How COVID-19 made some radiologists newly nimble with workload management

At a large tertiary referral hospital in hard-hit Italy, COVID-19 surges suppressed imaging volumes across all modalities except CT. The latter held steady throughout the initial wave in spring 2020 and increased during subsequent peaks.

During one surge, the hospital’s CT volumes spiked to 55% higher than pre-pandemic levels—no doubt due to heavy demand for advanced chest imaging.

How did these fluctuations in imaging procedures affect radiologists’ workloads?

By dropping reads 11% in 2020 as compared with the average of the previous five years—yet re-fattening worklists just barely the next year (1% over the five-year average).

The research was conducted at 1,200-bed Niguarda Hospital in Italy, an affiliate of the University of Milan, and published June 9 in Academic Radiology [1].

Analyzing data on 1.4 million imaging studies, radiologist Francesco Rizzetto and colleagues further found the first wave in 2020 reduced radiologist workloads for all modalities, body regions and types of care setting (relative change from -86% to -10%), except for CT (relative change +3%).

In subsequent waves, workload increased only for CT (mean relative change +18%) and for breast imaging (mean relative change +23%) and cardiovascular imaging (+23%).

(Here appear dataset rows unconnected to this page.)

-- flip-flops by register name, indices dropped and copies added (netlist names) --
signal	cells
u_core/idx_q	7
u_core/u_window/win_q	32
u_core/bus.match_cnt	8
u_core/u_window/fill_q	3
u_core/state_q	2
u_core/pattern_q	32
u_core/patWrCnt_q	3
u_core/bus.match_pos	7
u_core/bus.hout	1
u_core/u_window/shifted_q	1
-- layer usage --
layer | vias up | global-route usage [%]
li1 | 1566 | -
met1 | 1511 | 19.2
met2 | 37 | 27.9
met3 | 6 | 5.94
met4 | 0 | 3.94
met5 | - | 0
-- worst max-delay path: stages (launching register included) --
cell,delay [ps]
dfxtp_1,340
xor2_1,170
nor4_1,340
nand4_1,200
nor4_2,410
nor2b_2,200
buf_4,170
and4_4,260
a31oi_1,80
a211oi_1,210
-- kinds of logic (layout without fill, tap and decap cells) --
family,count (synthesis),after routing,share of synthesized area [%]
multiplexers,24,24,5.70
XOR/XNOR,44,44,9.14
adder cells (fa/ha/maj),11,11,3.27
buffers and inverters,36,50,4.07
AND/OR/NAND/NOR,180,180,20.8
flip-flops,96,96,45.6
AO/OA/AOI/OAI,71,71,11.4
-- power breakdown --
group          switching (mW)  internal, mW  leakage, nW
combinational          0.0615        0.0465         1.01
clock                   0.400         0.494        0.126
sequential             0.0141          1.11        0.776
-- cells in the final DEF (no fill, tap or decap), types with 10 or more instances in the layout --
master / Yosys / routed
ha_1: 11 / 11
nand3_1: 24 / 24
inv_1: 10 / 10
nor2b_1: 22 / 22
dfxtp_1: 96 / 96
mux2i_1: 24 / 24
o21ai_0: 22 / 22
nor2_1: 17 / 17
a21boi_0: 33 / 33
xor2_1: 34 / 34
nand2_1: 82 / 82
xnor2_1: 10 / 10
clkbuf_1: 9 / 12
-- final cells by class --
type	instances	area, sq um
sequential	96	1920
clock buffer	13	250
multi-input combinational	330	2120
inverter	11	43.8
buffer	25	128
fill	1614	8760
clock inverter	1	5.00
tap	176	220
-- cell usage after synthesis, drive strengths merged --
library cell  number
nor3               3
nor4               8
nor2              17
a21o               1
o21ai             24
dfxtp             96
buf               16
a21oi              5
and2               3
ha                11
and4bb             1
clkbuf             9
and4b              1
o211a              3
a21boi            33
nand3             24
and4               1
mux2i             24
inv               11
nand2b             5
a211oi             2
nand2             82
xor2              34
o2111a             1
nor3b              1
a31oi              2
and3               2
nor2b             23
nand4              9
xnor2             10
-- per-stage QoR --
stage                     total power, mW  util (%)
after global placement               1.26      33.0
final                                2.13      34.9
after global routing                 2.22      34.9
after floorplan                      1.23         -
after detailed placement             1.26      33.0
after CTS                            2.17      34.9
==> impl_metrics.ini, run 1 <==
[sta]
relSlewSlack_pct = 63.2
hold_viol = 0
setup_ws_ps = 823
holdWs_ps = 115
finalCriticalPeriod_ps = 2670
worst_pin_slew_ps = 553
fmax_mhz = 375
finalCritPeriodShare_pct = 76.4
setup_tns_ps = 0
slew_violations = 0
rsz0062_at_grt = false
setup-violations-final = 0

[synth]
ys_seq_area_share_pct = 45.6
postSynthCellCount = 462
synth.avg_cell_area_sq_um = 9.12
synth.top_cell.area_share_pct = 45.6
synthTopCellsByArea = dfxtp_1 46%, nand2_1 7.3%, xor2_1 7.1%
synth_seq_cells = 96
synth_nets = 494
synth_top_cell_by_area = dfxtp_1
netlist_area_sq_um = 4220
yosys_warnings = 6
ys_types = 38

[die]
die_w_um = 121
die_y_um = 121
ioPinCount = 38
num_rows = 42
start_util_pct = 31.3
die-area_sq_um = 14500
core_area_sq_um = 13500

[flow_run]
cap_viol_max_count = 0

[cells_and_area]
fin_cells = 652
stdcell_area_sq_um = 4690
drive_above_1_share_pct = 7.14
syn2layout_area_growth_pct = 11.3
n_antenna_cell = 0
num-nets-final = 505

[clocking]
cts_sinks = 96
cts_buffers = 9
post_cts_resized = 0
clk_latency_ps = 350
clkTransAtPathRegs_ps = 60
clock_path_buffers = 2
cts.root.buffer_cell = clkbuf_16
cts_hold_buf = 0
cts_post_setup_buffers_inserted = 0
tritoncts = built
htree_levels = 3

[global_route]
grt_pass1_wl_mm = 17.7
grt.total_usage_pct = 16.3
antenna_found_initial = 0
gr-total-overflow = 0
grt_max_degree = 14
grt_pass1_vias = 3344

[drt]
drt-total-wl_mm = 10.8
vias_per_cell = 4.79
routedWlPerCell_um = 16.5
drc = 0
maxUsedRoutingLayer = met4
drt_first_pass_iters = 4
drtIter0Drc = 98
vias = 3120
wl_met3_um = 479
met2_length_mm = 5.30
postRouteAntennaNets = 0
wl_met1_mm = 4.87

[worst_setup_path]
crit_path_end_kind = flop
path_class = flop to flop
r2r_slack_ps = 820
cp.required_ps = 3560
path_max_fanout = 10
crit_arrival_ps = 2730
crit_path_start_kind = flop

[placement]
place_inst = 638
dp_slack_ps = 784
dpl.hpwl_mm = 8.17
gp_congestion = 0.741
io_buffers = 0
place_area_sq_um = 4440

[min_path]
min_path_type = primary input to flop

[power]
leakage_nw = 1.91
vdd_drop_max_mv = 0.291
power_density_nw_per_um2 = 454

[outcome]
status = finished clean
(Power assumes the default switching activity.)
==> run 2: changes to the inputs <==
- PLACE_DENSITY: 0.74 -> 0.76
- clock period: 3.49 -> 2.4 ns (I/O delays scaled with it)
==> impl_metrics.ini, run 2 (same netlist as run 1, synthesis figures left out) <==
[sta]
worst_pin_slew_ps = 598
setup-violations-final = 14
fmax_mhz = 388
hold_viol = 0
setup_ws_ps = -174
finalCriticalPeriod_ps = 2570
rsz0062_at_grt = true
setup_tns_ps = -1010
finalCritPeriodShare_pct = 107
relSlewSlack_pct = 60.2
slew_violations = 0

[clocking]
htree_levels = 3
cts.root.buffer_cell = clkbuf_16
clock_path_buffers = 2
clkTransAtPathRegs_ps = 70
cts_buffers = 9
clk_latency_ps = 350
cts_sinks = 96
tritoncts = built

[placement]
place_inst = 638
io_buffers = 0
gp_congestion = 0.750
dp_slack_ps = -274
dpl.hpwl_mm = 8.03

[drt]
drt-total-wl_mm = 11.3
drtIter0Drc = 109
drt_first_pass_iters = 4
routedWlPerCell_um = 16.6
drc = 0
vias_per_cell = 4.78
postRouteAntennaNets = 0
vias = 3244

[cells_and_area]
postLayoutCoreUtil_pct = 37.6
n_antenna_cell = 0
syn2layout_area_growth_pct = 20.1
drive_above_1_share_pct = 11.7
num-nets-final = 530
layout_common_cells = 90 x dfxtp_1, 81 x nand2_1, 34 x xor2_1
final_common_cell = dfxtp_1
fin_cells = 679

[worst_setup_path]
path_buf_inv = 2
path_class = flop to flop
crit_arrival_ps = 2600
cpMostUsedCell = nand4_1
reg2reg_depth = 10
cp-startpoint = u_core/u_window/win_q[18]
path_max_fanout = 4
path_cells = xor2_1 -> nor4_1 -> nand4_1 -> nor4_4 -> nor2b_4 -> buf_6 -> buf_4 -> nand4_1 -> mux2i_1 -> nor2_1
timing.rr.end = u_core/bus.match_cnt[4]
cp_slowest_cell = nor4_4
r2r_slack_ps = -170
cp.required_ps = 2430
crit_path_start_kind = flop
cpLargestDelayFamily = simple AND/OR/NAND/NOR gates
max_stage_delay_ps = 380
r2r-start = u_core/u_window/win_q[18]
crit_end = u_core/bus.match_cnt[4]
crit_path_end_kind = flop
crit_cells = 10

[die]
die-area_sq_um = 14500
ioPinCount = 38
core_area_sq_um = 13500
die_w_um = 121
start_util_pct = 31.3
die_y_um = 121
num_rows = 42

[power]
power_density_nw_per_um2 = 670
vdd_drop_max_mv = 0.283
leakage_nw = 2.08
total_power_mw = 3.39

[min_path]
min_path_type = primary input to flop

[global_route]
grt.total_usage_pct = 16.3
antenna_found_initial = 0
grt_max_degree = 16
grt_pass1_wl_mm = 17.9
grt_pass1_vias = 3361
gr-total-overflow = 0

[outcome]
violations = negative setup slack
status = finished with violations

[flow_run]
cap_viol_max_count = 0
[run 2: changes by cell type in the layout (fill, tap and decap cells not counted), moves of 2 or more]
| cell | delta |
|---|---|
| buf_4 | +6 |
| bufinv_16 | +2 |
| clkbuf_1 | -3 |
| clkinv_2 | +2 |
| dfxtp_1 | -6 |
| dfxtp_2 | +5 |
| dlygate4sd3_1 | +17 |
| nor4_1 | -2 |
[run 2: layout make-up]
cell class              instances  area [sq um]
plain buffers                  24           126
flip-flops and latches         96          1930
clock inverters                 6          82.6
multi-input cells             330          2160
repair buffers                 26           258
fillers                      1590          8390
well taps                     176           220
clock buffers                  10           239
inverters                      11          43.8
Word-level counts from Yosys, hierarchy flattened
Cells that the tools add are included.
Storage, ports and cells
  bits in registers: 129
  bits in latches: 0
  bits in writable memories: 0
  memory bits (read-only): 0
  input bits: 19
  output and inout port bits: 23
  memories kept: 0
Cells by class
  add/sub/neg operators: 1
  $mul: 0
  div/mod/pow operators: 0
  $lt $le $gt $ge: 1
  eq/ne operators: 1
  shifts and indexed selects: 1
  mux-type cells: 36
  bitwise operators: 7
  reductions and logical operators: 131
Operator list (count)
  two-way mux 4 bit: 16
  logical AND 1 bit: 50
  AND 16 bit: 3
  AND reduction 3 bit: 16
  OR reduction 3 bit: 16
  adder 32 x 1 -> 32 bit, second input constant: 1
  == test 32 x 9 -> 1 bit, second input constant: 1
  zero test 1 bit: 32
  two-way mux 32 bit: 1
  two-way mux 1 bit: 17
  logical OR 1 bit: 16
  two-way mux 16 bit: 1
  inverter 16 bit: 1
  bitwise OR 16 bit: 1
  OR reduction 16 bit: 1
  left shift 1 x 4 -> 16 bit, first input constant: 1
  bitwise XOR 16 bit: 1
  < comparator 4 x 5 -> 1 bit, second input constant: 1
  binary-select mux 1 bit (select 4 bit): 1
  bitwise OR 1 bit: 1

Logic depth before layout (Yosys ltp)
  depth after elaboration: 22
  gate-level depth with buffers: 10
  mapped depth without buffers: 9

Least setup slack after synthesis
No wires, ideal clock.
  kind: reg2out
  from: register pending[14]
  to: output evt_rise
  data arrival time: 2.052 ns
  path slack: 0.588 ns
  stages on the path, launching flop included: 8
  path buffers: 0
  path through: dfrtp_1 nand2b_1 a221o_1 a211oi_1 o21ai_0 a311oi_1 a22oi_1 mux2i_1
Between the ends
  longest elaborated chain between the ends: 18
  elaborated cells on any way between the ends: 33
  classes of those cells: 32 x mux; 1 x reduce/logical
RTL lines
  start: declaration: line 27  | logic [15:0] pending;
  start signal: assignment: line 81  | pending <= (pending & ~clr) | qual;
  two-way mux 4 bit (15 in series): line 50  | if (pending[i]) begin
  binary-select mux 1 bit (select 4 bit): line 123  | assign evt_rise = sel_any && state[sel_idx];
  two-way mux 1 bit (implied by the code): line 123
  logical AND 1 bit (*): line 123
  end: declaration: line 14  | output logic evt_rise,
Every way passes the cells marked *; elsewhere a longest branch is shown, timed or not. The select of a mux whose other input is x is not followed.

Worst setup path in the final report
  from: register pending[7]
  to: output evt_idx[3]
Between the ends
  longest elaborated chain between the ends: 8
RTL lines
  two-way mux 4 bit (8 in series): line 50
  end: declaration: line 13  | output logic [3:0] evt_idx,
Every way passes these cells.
### config.mk
export PLATFORM = sky130hd
export DESIGN_NAME = div_unit_pipe
export DESIGN_NICKNAME = d
export VERILOG_FILES = /design/src/rtl/m_extension_pkg.sv /design/src/rtl/div_unit_pipe_step.sv /design/src/rtl/div_unit_pipe.sv
export SDC_FILE = /design/constraint.sdc
export NUM_CORES = 1
export LEC_CHECK = 0
export ABC_CLOCK_PERIOD_IN_PS = 9000
export CORE_UTILIZATION = 45
export DETAILED_ROUTE_END_ITERATION = 10
export GPL_TIMING_DRIVEN = 0
export PLACE_DENSITY = 0.61
export SYNTH_ARGS = -nofsm -noshare
export SYNTH_HDL_FRONTEND = slang
export SYNTH_HIERARCHICAL = 1
export SYNTH_SLANG_ARGS = --single-unit
### constraint.sdc
create_clock -name clk -period 9 [get_ports clk]
set_input_delay 2.7 -clock clk [delete_from_list [all_inputs] [get_ports clk]]
set_output_delay 2.7 -clock clk [all_outputs]
set_load 0.005 [all_outputs]
### src/rtl/m_extension_pkg.sv
// Shared M-extension definitions: funct3 encodings, divider FSM states and
// small decode helpers used by the divider datapath.
package m_extension;

  typedef enum logic [2:0] {
    DIV  = 3'b100,
    DIVU = 3'b101,
    REM  = 3'b110,
    REMU = 3'b111
  } m_funct3;

  typedef enum logic [1:0] {
    IDLE = 2'd0,
    CALC = 2'd1,
    DONE = 2'd2
  } div_state_e;

  // Signed variants treat operands as two's complement.
  function automatic logic is_signed_op(input logic [2:0] f);
    return (f == DIV) || (f == REM);
  endfunction

  // Remainder variants return the remainder instead of the quotient.
  function automatic logic is_rem_op(input logic [2:0] f);
    return (f == REM) || (f == REMU);
  endfunction

endpackage

### src/rtl/div_unit_pipe_step.sv
// div_step_comb: STEPS chained restoring-division steps, purely combinational.
// The remainder is kept WIDTH bits wide between steps; the shifted value is
// WIDTH+1 bits so the compare/subtract never overflows.
module div_step_comb
  import m_extension::*;
#(
  parameter int WIDTH = 32,
  parameter int STEPS = 1
) (
  input  logic [WIDTH-1:0] rem_i,
  input  logic [WIDTH-1:0] quo_i,
  input  logic [WIDTH-1:0] dvs_i,
  output logic [WIDTH-1:0] rem_o,
  output logic [WIDTH-1:0] quo_o
);

  logic [WIDTH-1:0] rem_chain [0:STEPS];
  logic [WIDTH-1:0] quo_chain [0:STEPS];

  assign rem_chain[0] = rem_i;
  assign quo_chain[0] = quo_i;

  for (genvar gi = 0; gi < STEPS; gi++) begin : g_step
    logic [WIDTH:0] shifted;
    logic [WIDTH:0] diff;
    logic           ge;
    // Bring the next dividend bit (MSB of the shift register) into the remainder.
    assign shifted = {rem_chain[gi], quo_chain[gi][WIDTH-1]};
    assign diff    = shifted - {1'b0, dvs_i};
    assign ge      = (shifted >= {1'b0, dvs_i});
    assign rem_chain[gi+1] = ge ? diff[WIDTH-1:0] : shifted[WIDTH-1:0];
    assign quo_chain[gi+1] = {quo_chain[gi][WIDTH-2:0], ge};
  end

  assign rem_o = rem_chain[STEPS];
  assign quo_o = quo_chain[STEPS];

endmodule

### src/rtl/div_unit_pipe.sv
// div_unit_pipe: iterative restoring divider, STEPS quotient bits per cycle,
// valid/ready on both sides, flush, RISC-V div-by-zero/overflow semantics.
// Optional macro DIV_REM_FUSE_EN keeps the last completed operands and both
// results so a matching div/rem pair completes in one cycle.
module div_unit_pipe
  import m_extension::*;
#(
  parameter int WIDTH = 32,
  parameter int STEPS = 1
) (
  input  logic             clk,
  input  logic             rst_n,
  input  logic             in_valid,
  output logic             in_ready,
  input  logic [2:0]       op,
  input  logic [WIDTH-1:0] dividend,
  input  logic [WIDTH-1:0] divisor,
  input  logic             flush,
  output logic             out_valid,
  input  logic             out_ready,
  output logic [WIDTH-1:0] result,
  output logic             busy
);

  localparam int N_ITER = WIDTH / STEPS;
  localparam int CNT_W  = $clog2(N_ITER + 1);
  localparam logic [WIDTH-1:0] MIN_VAL = {1'b1, {(WIDTH-1){1'b0}}};

  div_state_e       state_q, state_d;
  logic [CNT_W-1:0] count_q, count_d;
  logic [2:0]       op_q, op_d;
  logic             neg_quo_q, neg_quo_d, neg_rem_q, neg_rem_d;
  logic [WIDTH-1:0] rem_q, rem_d, quo_q, quo_d, dvs_q, dvs_d;
  logic [WIDTH-1:0] result_q, result_d;

  logic [WIDTH-1:0] step_rem, step_quo, fin_quo, fin_rem;
  logic [WIDTH-1:0] abs_dvd, abs_dvs, spec_quo, spec_rem;
  logic             req_signed, dvd_neg, dvs_neg, special;

  assign req_signed = is_signed_op(op);
  assign dvd_neg    = req_signed & dividend[WIDTH-1];
  assign dvs_neg    = req_signed & divisor[WIDTH-1];
  assign abs_dvd    = dvd_neg ? -dividend : dividend;
  assign abs_dvs    = dvs_neg ? -divisor : divisor;
  // Divide-by-zero and signed MIN / -1 bypass the iteration entirely.
  assign special    = (divisor == '0) ||
                      (req_signed && (dividend == MIN_VAL) && (divisor == '1));
  assign spec_quo   = (divisor == '0) ? '1 : MIN_VAL;
  assign spec_rem   = (divisor == '0) ? dividend : '0;
  assign fin_quo    = neg_quo_q ? -step_quo : step_quo;
  assign fin_rem    = neg_rem_q ? -step_rem : step_rem;

  div_step_comb #(.WIDTH(WIDTH), .STEPS(STEPS)) u_step (
    .rem_i(rem_q),
    .quo_i(quo_q),
    .dvs_i(dvs_q),
    .rem_o(step_rem),
    .quo_o(step_quo)
  );

`ifdef DIV_REM_FUSE_EN
  logic             tag_valid_q, tag_valid_d, tag_signed_q, tag_signed_d, tag_hit;
  logic [WIDTH-1:0] tag_dvd_q, tag_dvd_d, tag_dvs_q, tag_dvs_d;
  logic [WIDTH-1:0] tag_quo_q, tag_quo_d, tag_rem_q, tag_rem_d;
  logic [WIDTH-1:0] cur_dvd_q, cur_dvd_d, cur_dvs_q, cur_dvs_d;
  assign tag_hit = tag_valid_q && (tag_dvd_q == dividend) &&
                   (tag_dvs_q == divisor) && (tag_signed_q == req_signed);
`endif

  // Next-state and datapath update; flush overrides every state.
  always_comb begin
    state_d   = state_q;
    count_d   = count_q;
    op_d      = op_q;
    neg_quo_d = neg_quo_q;
    neg_rem_d = neg_rem_q;
    rem_d     = rem_q;
    quo_d     = quo_q;
    dvs_d     = dvs_q;
    result_d  = result_q;
`ifdef DIV_REM_FUSE_EN
    tag_valid_d  = tag_valid_q;
    tag_signed_d = tag_signed_q;
    tag_dvd_d    = tag_dvd_q;
    tag_dvs_d    = tag_dvs_q;
    tag_quo_d    = tag_quo_q;
    tag_rem_d    = tag_rem_q;
    cur_dvd_d    = cur_dvd_q;
    cur_dvs_d    = cur_dvs_q;
`endif
    if (flush) begin
      state_d = IDLE;
`ifdef DIV_REM_FUSE_EN
      tag_valid_d = 1'b0;
`endif
    end else begin
      unique case (state_q)
        IDLE: begin
          if (in_valid) begin
            op_d      = op;
            neg_quo_d = dvd_neg ^ dvs_neg;
            neg_rem_d = dvd_neg;
            rem_d     = '0;
            quo_d     = abs_dvd;
            dvs_d     = abs_dvs;
            count_d   = CNT_W'(N_ITER);
`ifdef DIV_REM_FUSE_EN
            cur_dvd_d = dividend;
            cur_dvs_d = divisor;
`endif
            if (special) begin
              state_d  = DONE;
              result_d = is_rem_op(op) ? spec_rem : spec_quo;
`ifdef DIV_REM_FUSE_EN
              tag_valid_d  = 1'b1;
              tag_signed_d = req_signed;
              tag_dvd_d    = dividend;
              tag_dvs_d    = divisor;
              tag_quo_d    = spec_quo;
              tag_rem_d    = spec_rem;
`endif
            end
`ifdef DIV_REM_FUSE_EN
            else if (tag_hit) begin
              state_d  = DONE;
              result_d = is_rem_op(op) ? tag_rem_q : tag_quo_q;
            end
`endif
            else begin
              state_d = CALC;
            end
          end
        end
        CALC: begin
          rem_d   = step_rem;
          quo_d   = step_quo;
          count_d = count_q - CNT_W'(1);
          if (count_q == CNT_W'(1)) begin
            state_d  = DONE;
            result_d = is_rem_op(op_q) ? fin_rem : fin_quo;
`ifdef DIV_REM_FUSE_EN
            tag_valid_d  = 1'b1;
            tag_signed_d = is_signed_op(op_q);
            tag_dvd_d    = cur_dvd_q;
            tag_dvs_d    = cur_dvs_q;
            tag_quo_d    = fin_quo;
            tag_rem_d    = fin_rem;
`endif
          end
        end
        DONE: begin
          if (out_ready) state_d = IDLE;
        end
        default: state_d = IDLE;
      endcase
    end
  end

  // State and datapath registers.
  always_ff @(posedge clk or negedge rst_n) begin
    if (!rst_n) begin
      state_q   <= IDLE;
      count_q   <= '0;
      op_q      <= '0;
      neg_quo_q <= 1'b0;
      neg_rem_q <= 1'b0;
      rem_q     <= '0;
      quo_q     <= '0;
      dvs_q     <= '0;
      result_q  <= '0;
    end else begin
      state_q   <= state_d;
      count_q   <= count_d;
      op_q      <= op_d;
      neg_quo_q <= neg_quo_d;
      neg_rem_q <= neg_rem_d;
      rem_q     <= rem_d;
      quo_q     <= quo_d;
      dvs_q     <= dvs_d;
      result_q  <= result_d;
    end
  end

`ifdef DIV_REM_FUSE_EN
  // Fusion tag and the raw operands of the operation in flight.
  always_ff @(posedge clk or negedge rst_n) begin
    if (!rst_n) begin
      tag_valid_q  <= 1'b0;
      tag_signed_q <= 1'b0;
      tag_dvd_q    <= '0;
      tag_dvs_q    <= '0;
      tag_quo_q    <= '0;
      tag_rem_q    <= '0;
      cur_dvd_q    <= '0;
      cur_dvs_q    <= '0;
    end else begin
      tag_valid_q  <= tag_valid_d;
      tag_signed_q <= tag_signed_d;
      tag_dvd_q    <= tag_dvd_d;
      tag_dvs_q    <= tag_dvs_d;
      tag_quo_q    <= tag_quo_d;
      tag_rem_q    <= tag_rem_d;
      cur_dvd_q    <= cur_dvd_d;
      cur_dvs_q    <= cur_dvs_d;
    end
  end
`endif

  assign in_ready  = (state_q == IDLE) && !flush;
  assign out_valid = (state_q == DONE);
  assign busy      = (state_q != IDLE);
  assign result    = result_q;

endmodule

For all other categories, the researchers report, overall radiologist workloads only rebounded to near pre-pandemic levels in the fourth COVID wave (October through December 2021).

Outpatient Imaging Absorbed the Shock

Throughout pandemic-affected time windows, decreases in radiologists’ workloads owed primarily to reduced outpatient imaging. Tellingly, the outpatient decreases paralleled increases in inpatient and emergency imaging.

“The relevant decrease in workload observed in 2020, especially in the first wave of the pandemic, is not surprising,” the authors comment in their discussion. “Healthcare systems were unprepared to face the exponential surge in cases of an almost unknown disease and, obviously, highly precautionary measures prevailed, both in and out of the hospital setting.”

Against this backdrop, the up-to-55% spike in CT imaging occasioned by heightened demand for chest studies “can be explained by the excellent sensitivity of CT imaging for early pulmonary changes, which was crucial in a setting with limited capability of COVID-19 testing and long turnaround times, like in the first wave when only PCR (lab) tests were available,” Rizzetto and co-authors write.


Our study showed that an effective organization of hospital resources, ensuring availability of healthcare services, was almost reached only in the last wave, almost 18 months after the pandemic beginning, thanks to the synergetic contribution of high vaccination coverage that drastically reduced the proportion of patients actually needing emergency care and/or hospitalization.”

COVID-19 Made Radiologists More Nimble, Edifying the Entire Institution

The authors add that the present analysis confirms that COVID-19 forced formidable and protracted change on radiologists.

Their experience now offers all clinical departments and medical specialties “a broad view of the temporal evolution and modalities of response to the succession of different pandemic waves, progressively resuming to normal—and in some cases even greater—operating capacity.”

Understanding these dynamics, Rizzetto et al. conclude, “is the key to improving the responsiveness of healthcare institutions and planning the reorganization of imaging services to face extreme contingency situations.”

The journal has posted the study in full for free.